Around 30,000 people gathered in Madrid’s Cibeles Square for the rally, according to the central government’s delegation in the Spanish capital. Organisers said some 700,000 people had taken part.

The protest was called by dozens of right-leaning civil society groups and backed by the main opposition party, the right-wing People’s Party (PP), as well as Vox.

They are angered by the government’s decision to abolish the crime of sedition, of which nine Catalan pro-independence leaders were convicted over their role in the illegal referendum in 2017. It was replaced with an offence carrying a lower prison sentence. ALSO READ: Spain drops sedition charge against former Catalan president Puigdemont.

They are also angered by a flagship law against sexual violence that toughened penalties for rape but eased sentences for other sexual crimes. This has set some convicts free after their jail terms were reduced. ALSO READ: Spanish minister accuses judges of ‘machismo’ after loophole in Spain’s new rape law used to reduce sentences.

Speaking to reporters at the start of the rally, Vox leader Santiago Abascal denounced ‘the worst government in history’ which ‘has divided Spaniards and freed rapists and coup leaders’.

‘We need a permanent and massive mobilisation until the autocrat Pedro Sánchez is expelled from power,’ he said.

PP leader Alberto Núnez Feijóo, who has tried to push the party to the centre since becoming its leader in April, was not at the rally but encouraged members to attend.

Most polls suggest the PP would win a general election expected at the end of the year but would need the support of Vox to govern. Before that, Spain will vote in May in regional and municipal elections.

One of the main dilemmas facing Feijóo is whether to continue pursuing political alliances with Vox as it has in some regions or to freeze them out to try to widen the PP’s base.

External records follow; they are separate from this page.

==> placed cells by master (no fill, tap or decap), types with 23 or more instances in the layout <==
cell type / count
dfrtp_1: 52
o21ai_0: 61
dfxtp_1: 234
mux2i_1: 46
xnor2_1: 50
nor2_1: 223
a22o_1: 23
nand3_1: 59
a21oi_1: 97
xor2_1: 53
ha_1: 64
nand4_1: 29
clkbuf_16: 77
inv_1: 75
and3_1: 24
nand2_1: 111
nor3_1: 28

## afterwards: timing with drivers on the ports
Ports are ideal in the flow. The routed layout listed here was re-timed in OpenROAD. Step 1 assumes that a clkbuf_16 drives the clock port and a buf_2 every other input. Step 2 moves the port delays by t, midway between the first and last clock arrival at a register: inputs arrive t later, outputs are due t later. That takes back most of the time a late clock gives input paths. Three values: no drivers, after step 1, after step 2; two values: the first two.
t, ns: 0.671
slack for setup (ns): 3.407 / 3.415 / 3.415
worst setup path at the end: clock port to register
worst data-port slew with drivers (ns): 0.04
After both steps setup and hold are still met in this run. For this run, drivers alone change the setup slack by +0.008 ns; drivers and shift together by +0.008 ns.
This is an optimization exercise on Yosys and OpenROAD, whose aim is small area and a short achievable clock period, not a production implementation.
At most, simulation tests tie the RTL to the original design; equivalence was not proved.
Power is estimated from default activity; no workload was simulated.

## garnet
## vi_exe
module vi_exe(
input		clk_i,
input		rsn_i,
input		kill_i,
input	[31:0]	instr_i,
input	[31:0]	pc_i,
input	[31:0]	data_a_i,
input	[31:0]	data_b_i,
input	[4:0]	write_addr_i,
input		int_write_enable_i,
output	[31:0]	exe_result_o,
output		exe_illegal_o,
output	[4:0]	mult_wr_en_o,
output	[24:0]	mult_addr_o,
output	[31:0]	mult5_data_o,
output	[31:0]	mult5_instr_o,
output	[31:0]	mult5_pc_o);
Settings: LEC_CHECK=0, CAP_MARGIN=20, CORE_MARGIN=2, CORE_UTILIZATION=40, SLEW_MARGIN=20, SYNTH_HIERARCHICAL=1; clock period 10.0 ns.
standard.sh (not shown) runs the stock make flow with config.mk's settings and CLKGATE_MAP_FILE= SYNTH_SCRIPT=/design/flow/synth_recipe.tcl, a recipe that flattens the netlist after the stock synthesis.
==> flow/flow/run.sh <==
#!/bin/bash
set -euo pipefail
export SETUP_SLACK_MARGIN=6.8
export BUFFER_PORTS_ARGS="-buffer_cell sky130_fd_sc_hd__buf_2"
bash standard.sh > standard.log 2>&1
In summary, garnet completed successfully, with a layout that passed the timing, design-rule and antenna checks.
Setup changes, garnet to lagoon
- an added CTS_CLUSTER_SIZE of 28
- an added CTS_CLUSTER_DIAMETER of 80
Findings:
- lagoon -> garnet: count of endpoints failing hold in the final timing report delta 0, exact match
- The share of layout cells above drive strength 1 of lagoon is lower than that of garnet.
- Compared with garnet, in lagoon total power now sits lower, maximum frequency now larger, slew at the pin closest to its max-slew limit lost 0.0039 ns, detailed route wirelength on metal3 went up by 0.52%, number of antenna diodes decreased 1.


Setup of rev 12:
vi_exe, a different RTL version from the one above (not shown whole).
Size: ~3000 cells after synthesis, about 800 flip-flops, roughly 300 I/O pins, ~36000 µm² of cells after synthesis.
Settings: LEC_CHECK=0, CAP_MARGIN=20, CORE_MARGIN=2, CORE_UTILIZATION=40, CTS_CLUSTER_DIAMETER=80, CTS_CLUSTER_SIZE=28, SLEW_MARGIN=20, SYNTH_HIERARCHICAL=1; clock period 10.0 ns.
==> flow/flow/run.sh <==
#!/bin/bash
set -euo pipefail
export SETUP_SLACK_MARGIN=6.9
export BUFFER_PORTS_ARGS="-buffer_cell sky130_fd_sc_hd__buf_2"
bash standard.sh > standard.log 2>&1
Relative to rev 12, the following input files were edited for rev 13:
--- a/flow/flow/run.sh
+++ b/flow/flow/run.sh
@@ -3 +3 @@
-export SETUP_SLACK_MARGIN=6.9
+export SETUP_SLACK_MARGIN=6.8
==> comparison <==
First-pass GRT wire length, rev 13 and rev 12: smaller value in rev 13
The lower clock-buffer cell count of rev 13 and rev 12 is in rev 12.
Worst setup margin: rev 13 vs rev 12 up 0.0031 ns
| register area share after synthesis | rev 13 vs rev 12 | ≈ equal |
On cell total after placement, rev 13 and rev 12 are basically level.
NOTE post-detailed-route via-to-cell ratio rev 12->rev 13 increased slightly
Rev 13 vs rev 12: cell count down slightly
Relative to rev 12, the final cell area reported for rev 13 is lower.


Another version of the RTL of vi_exe (not shown whole).
Size in the first run: ~300 I/O pins, about 0.036 sq mm of cells after synthesis.
Design vi_exe, start of the top module:
module vi_exe(
input		clk_i,
input		rsn_i,
input		kill_i,
input	[31:0]	instr_i,
input	[31:0]	pc_i,
input	[31:0]	data_a_i,
input	[31:0]	data_b_i,
input	[4:0]	write_addr_i,
input		int_write_enable_i,
output	[31:0]	exe_result_o,
output		exe_illegal_o,
output	[4:0]	mult_wr_en_o,
output	[24:0]	mult_addr_o,
output	[31:0]	mult5_data_o,
output	[31:0]	mult5_instr_o,
output	[31:0]	mult5_pc_o);
wire clr = !rsn_i || kill_i;
reg	[31:0]	exe_instruction;
reg	[31:0]	exe_pc;
reg	[31:0]	exe_read_data_a;
reg	[31:0]	exe_read_data_b;
reg	[4:0]	exe_write_addr;
reg		exe_int_write_enable;
reg		exe_valid;
always @(posedge clk_i)
begin
	exe_instruction[31:7] <= instr_i[31:7];
	exe_instruction[6:0] <= clr ? 7'b0 : instr_i[6:0];
	exe_pc <= pc_i;
	exe_read_data_a <= data_a_i;
	exe_read_data_b <= data_b_i;
	exe_write_addr <= write_addr_i;
	exe_int_write_enable <= int_write_enable_i;
	exe_valid <= !clr;
end
wire	[31:0]	alu_result;
wire		alu_illegal;
int_alu int_alu(
	.pc_i			(exe_pc),
	.instr_i		(exe_instruction),
	.data_a_i		(exe_read_data_a),
	.data_b_i		(exe_read_data_b),
	.data_out_o		(alu_result),
	.illegal_inst_o		(alu_illegal)
);
wire exe_is_mul = exe_instruction[6:0] == 7'b0110011 && exe_instruction[31:25] == 7'b0000001;
wire	[31:0]	mul_ra_n;
wire	[61-1:0]	mul_rb_n;
mul_s1 mul_s1(
	.a		(exe_read_data_a),
	.b		(exe_read_data_b),
	.ra_n		(mul_ra_n),
	.rb_n		(mul_rb_n)
);
reg	[31:0]	exe_result;
reg		exe_illegal;
always @(posedge clk_i)
begin
	exe_result <= clr ? 32'b0 : (alu_result | ({32{exe_is_mul}} & mul_ra_n));
	exe_illegal <= clr ? 1'b0 : alu_illegal;
end
assign exe_result_o = exe_result;
assign exe_illegal_o = exe_illegal;
reg	[31:0]	mult1_instruction;
reg	[31:0]	mult1_pc;
reg	[4:0]	mult1_write_addr;
reg		mult1_int_write_enable;
reg		mult1_valid;
reg	[61-1:0]	mult1_rb_n;
always @(posedge clk_i)
begin
	mult1_instruction <= exe_instruction;
	mult1_pc <= exe_pc;
	mult1_write_addr <= exe_write_addr;
	mult1_int_write_enable <= !clr && exe_is_mul && exe_int_write_enable;
	mult1_valid <= !clr && exe_valid;
	mult1_rb_n <= mul_rb_n;
end
wire	[31:0]	mul_p;
mul_s2 mul_s2(
	.ra_n		(exe_result),
	.rb_n		(mult1_rb_n),
	.p		(mul_p)
);
  ...
Settings: LEC_CHECK=0, CAP_MARGIN=20, CORE_MARGIN=2, CORE_UTILIZATION=40, SLEW_MARGIN=20; clock period 10.0 ns.
==> flow/flow/run.sh <==
#!/bin/bash
set -euo pipefail
export SETUP_SLACK_MARGIN=6.5
export BUFFER_PORTS_ARGS="-buffer_cell sky130_fd_sc_hd__buf_2"
bash standard.sh > standard.log 2>&1
The first run ran to the end with no violations.
Then changed:
==> flow/run.sh (new file) <==
#!/bin/bash
# synth_recipe.tcl (not shown) runs the flow's synth.tcl, then flattens the netlist and writes it again
# the make line also repeats each setting of config.mk as NAME=value (left out here)
make -C /OpenROAD-flow-scripts/flow DESIGN_CONFIG=/design/flow/config.mk WORK_HOME=/design/flow/orfs CLKGATE_MAP_FILE= SYNTH_SCRIPT=/design/flow/synth_recipe.tcl finish
removed: flow/flow/run.sh
removed: flow/standard.sh
Effect: Cell area decreases by 5.2%; maximum frequency shrinks by 7.6%; utilization decreases by 2.6 points; sequential power stays flat; register-to-register slack gets worse by 0.38 ns; clock power barely changes; first-iteration DRC count is lower by 23%; worst hold slack gets better by 0.021 ns; clock-buffer cell count came out lower by 4; synthesized area stays the same.
Function was not checked in any run of this note: the RTL went through the layout flow alone.

[afterwards: timing with drivers on the ports]
The flow's constraints put no driver on any port. The routed layouts listed below were extracted and timed again, unchanged, in two steps.
Step 1, drivers: a clkbuf_16 drives clk_i and a buf_2 each remaining input, both assumed.
Step 2 also shifts input and output timing later by t, the mid clock arrival at the registers, as if the neighbouring blocks saw the same clock.
Three values: ideal, step 1, step 2; two values: the first two.
run | t (ns) | slack for setup (ns) | clock arrival spread, ns | slew at the worst register clock pin (ns) | worst slew at a driven data input, ns
garnet | 0.706 | 6.543 / 6.543 / 6.073 | 0.064 / 0.063 | 0.07 / 0.07 | 0.08
lagoon | 0.683 | 6.556 / 6.556 / 6.031 | 0.049 / 0.049 | 0.10 / 0.10 | 0.09
rev 12 | 0.679 | 6.786 / 6.722 / 6.448 | 0.034 / 0.035 | 0.10 / 0.10 | 0.12
rev 13 | 0.690 | 6.789 / 6.718 / 6.421 | 0.071 / 0.070 | 0.11 / 0.11 | 0.11
the first run of note 3 | 0.714 | 5.437 / 5.437 / 5.437 | 0.043 / 0.042 | 0.07 / 0.07 | 0.07
the second run of note 3 | 0.697 | 5.062 / 5.062 / 5.062 | 0.063 / 0.063 | 0.07 / 0.07 | 0.09
After both steps every run listed still meets setup and hold. For lagoon, which loses most, drivers alone change the setup slack by 0.000 ns; drivers and shift together by -0.525 ns.
Context: an optimization exercise on an open-source flow, tuned for small area and a short achievable clock period. The choices shown serve that exercise and are no tape-out recipe.
No functional check of the RTL was part of any run shown here.
No activity file was given, so power comes from the tool's default toggle rates.

$ cat constraint.sdc
create_clock -name core_clock -period 5.5 [get_ports {clk}]
set_input_delay 1.1000 -clock core_clock [delete_from_list [all_inputs] [get_ports {clk}]]
set_output_delay 1.1000 -clock core_clock [all_outputs]
set_load 0.01 [all_outputs]
$ cat config.mk
export PLATFORM = sky130hd
export DESIGN_NAME = byte_fifo
export DESIGN_NICKNAME = byte_fifo
export VERILOG_FILES = /design/flow/design.v
export SDC_FILE = /design/flow/constraint.sdc
export NUM_CORES = 4
export LEC_CHECK = 0
export CAP_MARGIN = 20
export CORE_MARGIN = 2
export CORE_UTILIZATION = 30
export SETUP_SLACK_MARGIN = 2
export SLEW_MARGIN = 20
$ cat flow/run.sh
#!/bin/bash
# Standard layout, with plain buf_1 cells as the port buffers.
set -euo pipefail
bash standard.sh "BUFFER_PORTS_ARGS=-buffer_cell sky130_fd_sc_hd__buf_1" finish > standard.log 2>&1
$ cat design.v
module byte_fifo
  (
   input              clk,
   input              rst_n,
   input              sync_rst,
   input              input_data_valid,
   input  [4:0]       num_bytes_taken_from_fifo,
   input  [127:0]     input_data,
   input  [4:0]       num_bytes_in,
   output             data_valid,
   output reg [5:0]   num_bytes,
   output [127:0]     data
   );
   reg [3:0]   rp;       
   reg [3:0]   wp;       
   reg [3:0]   rp_lo;    
   reg [3:0]   rp_hi;    
   reg [3:0]   wp_lo;    
   reg [3:0]   wp_hi;    
   reg [127:0] mem_a;    
   reg [127:0] mem_b;    
   wire [4:0] t   = num_bytes_taken_from_fifo;
   wire [4:0] nin = input_data_valid ? num_bytes_in : 5'd0;
   wire [6:0] left = {1'b0, num_bytes} - {2'b00, t};
   assign data_valid = (t != 5'd0) && !left[6];
   wire [5:0] cnt_keep = num_bytes + {1'b0, nin};
   wire [5:0] cnt_take = num_bytes + {1'b0, nin} - {1'b0, t};
   wire [4:0] rp_take  = {1'b0, rp} + t;
   wire [3:0] rp_nxt = sync_rst ? 4'd0 : data_valid ? rp_take[3:0] : rp;
   wire [3:0] wp_nxt = sync_rst ? 4'd0 : wp + nin[3:0];
   function [3:0] onehot2;
      input [1:0] v;
      onehot2 = 4'b0001 << v;
   endfunction
   always @(posedge clk or negedge rst_n)
     if (~rst_n) begin
        num_bytes <= 6'd0;
        rp        <= 4'd0;
        wp        <= 4'd0;
        rp_lo     <= 4'b0000;    
        rp_hi     <= 4'b0000;
        wp_lo     <= 4'b0001;
        wp_hi     <= 4'b0001;
     end else begin
        num_bytes <= sync_rst ? 6'd0 : data_valid ? cnt_take : cnt_keep;
        rp        <= rp_nxt;
        wp        <= wp_nxt;
        rp_lo     <= onehot2(rp_nxt[1:0]);
        rp_hi     <= onehot2(rp_nxt[3:2]);
        wp_lo     <= onehot2(wp_nxt[1:0]);
        wp_hi     <= onehot2(wp_nxt[3:2]);
     end
   wire [15:0] lt_t, lt_nin;
   genvar g, l, i;
   generate
      for (l = 0; l < 16; l = l + 1) begin : g_therm
         assign lt_t[l]   = (t > l);
         assign lt_nin[l] = (nin > l);
      end
   endgenerate
   wire [15:0] rd_q, rd_int;
   generate
      for (l = 0; l < 16; l = l + 1) begin : g_rdrot
         wire [3:0] s1, s2;
         for (i = 0; i < 4; i = i + 1) begin : g_way
            assign s1[i] = lt_t[(l - i + 16) % 16] & rp_lo[i];
            assign s2[i] = rd_q[(l - 4*i + 16) % 16] & rp_hi[i];
         end
         assign rd_q[l]   = |s1;
         assign rd_int[l] = |s2;
      end
   endgenerate
   wire [15:0] wr_q, wr_int;
   generate
      for (l = 0; l < 16; l = l + 1) begin : g_wrlane
         wire [3:0] s1, s2;
         for (i = 0; i < 4; i = i + 1) begin : g_way
            assign s1[i] = lt_nin[(l - i + 16) % 16] & wp_lo[i];
            assign s2[i] = wr_q[(l - 4*i + 16) % 16] & wp_hi[i];
         end
         assign wr_q[l]   = |s1;
         assign wr_int[l] = |s2;
      end
   endgenerate
   reg [15:0] lane_ne, lane_fu;
   wire [15:0] rd = {16{data_valid}} & rd_int;
   always @(posedge clk or negedge rst_n)
     if (~rst_n) begin
        lane_ne <= 16'd0;
        lane_fu <= 16'd0;
     end else if (sync_rst) begin
        lane_ne <= 16'd0;
        lane_fu <= 16'd0;
     end else begin
        lane_ne <= lane_fu | (lane_ne & ~rd) | wr_int;
        lane_fu <= (lane_fu & (~rd | wr_int)) | (lane_ne & ~lane_fu & ~rd & wr_int);
     end
   wire [127:0] wr1, wr2;
   generate
      for (l = 0; l < 16; l = l + 1) begin : g_wrot
         wire [7:0] s1 [0:3];
         wire [7:0] s2 [0:3];
         for (i = 0; i < 4; i = i + 1) begin : g_way
            assign s1[i] = input_data[8*((l - i + 16) % 16) +: 8] & {8{wp_lo[i]}};
            assign s2[i] = wr1[8*((l - 4*i + 16) % 16) +: 8] & {8{wp_hi[i]}};
         end
         assign wr1[8*l +: 8] = s1[0] | s1[1] | s1[2] | s1[3];
         assign wr2[8*l +: 8] = s2[0] | s2[1] | s2[2] | s2[3];
      end
   endgenerate
   generate
      for (l = 0; l < 16; l = l + 1) begin : g_lane
         wire       full  = lane_fu[l];
         wire       load  = rd[l] | ~lane_ne[l];
         wire [7:0] din   = wr2[8*l +: 8];
         always @(posedge clk) begin
            mem_a[8*l +: 8] <= (din & {8{load & ~full}})
                             | (mem_b[8*l +: 8] & {8{load & full}})
                             | (mem_a[8*l +: 8] & {8{~load}});
            if (load | ~full) mem_b[8*l +: 8] <= din;
         end
      end
   endgenerate
   wire [127:0] rd1, rd2;
   generate
      for (l = 0; l < 16; l = l + 1) begin : g_rrot
         wire [7:0] s1 [0:3];
         wire [7:0] s2 [0:3];
         for (i = 0; i < 4; i = i + 1) begin : g_way
            assign s1[i] = mem_a[8*((l + i) % 16) +: 8] & {8{rp_lo[i]}};
            assign s2[i] = rd1[8*((l + 4*i) % 16) +: 8] & {8{rp_hi[i]}};
         end
         assign rd1[8*l +: 8] = s1[0] | s1[1] | s1[2] | s1[3];
         assign rd2[8*l +: 8] = s2[0] | s2[1] | s2[2] | s2[3];
      end
   endgenerate
   assign data = rd2;
endmodule
$ cat standard.sh
#!/bin/bash
# synth_recipe.tcl (not shown) runs the flow's synth.tcl, then flattens the netlist and writes it again
# the make line also repeats each setting of config.mk as NAME=value (left out here)
make -C /OpenROAD-flow-scripts/flow DESIGN_CONFIG=/design/flow/config.mk WORK_HOME=/design/flow/orfs CLKGATE_MAP_FILE= SYNTH_SCRIPT=/design/flow/synth_recipe.tcl "${@:-finish}"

Vox splintered off from the PP in 2013 and is now the third-largest force in parliament.

Lacking a parliamentary majority, Sánchez’s coalition government formed between the PSOE socialists and left-wing Podemos group, has been forced since its formation to negotiate with Basque and Catalan separatists to pass bills, which has angered many on the right.

They accuse Sánchez of having eliminated the crime of sedition to assure the continued support of Catalan pro-independence party, Esquerra Republicana (ERC) in tight parliamentary votes.

The government argues that sedition is an antiquated offence that needed to be replaced with one better aligned to European norms.

Sánchez continues to defend his record, telling a PSOE party rally in Valladolid on Saturday that his government had to take steps to defuse the conflict in Catalonia.

The independence bid which happened under the watch of the previous PP government had left Spain standing ‘before the abyss’, he added.

Sánchez also recalled that his government has ramped up social spending to help Spaniards deal with high inflation, for example by increasing pensions and civil servant salaries.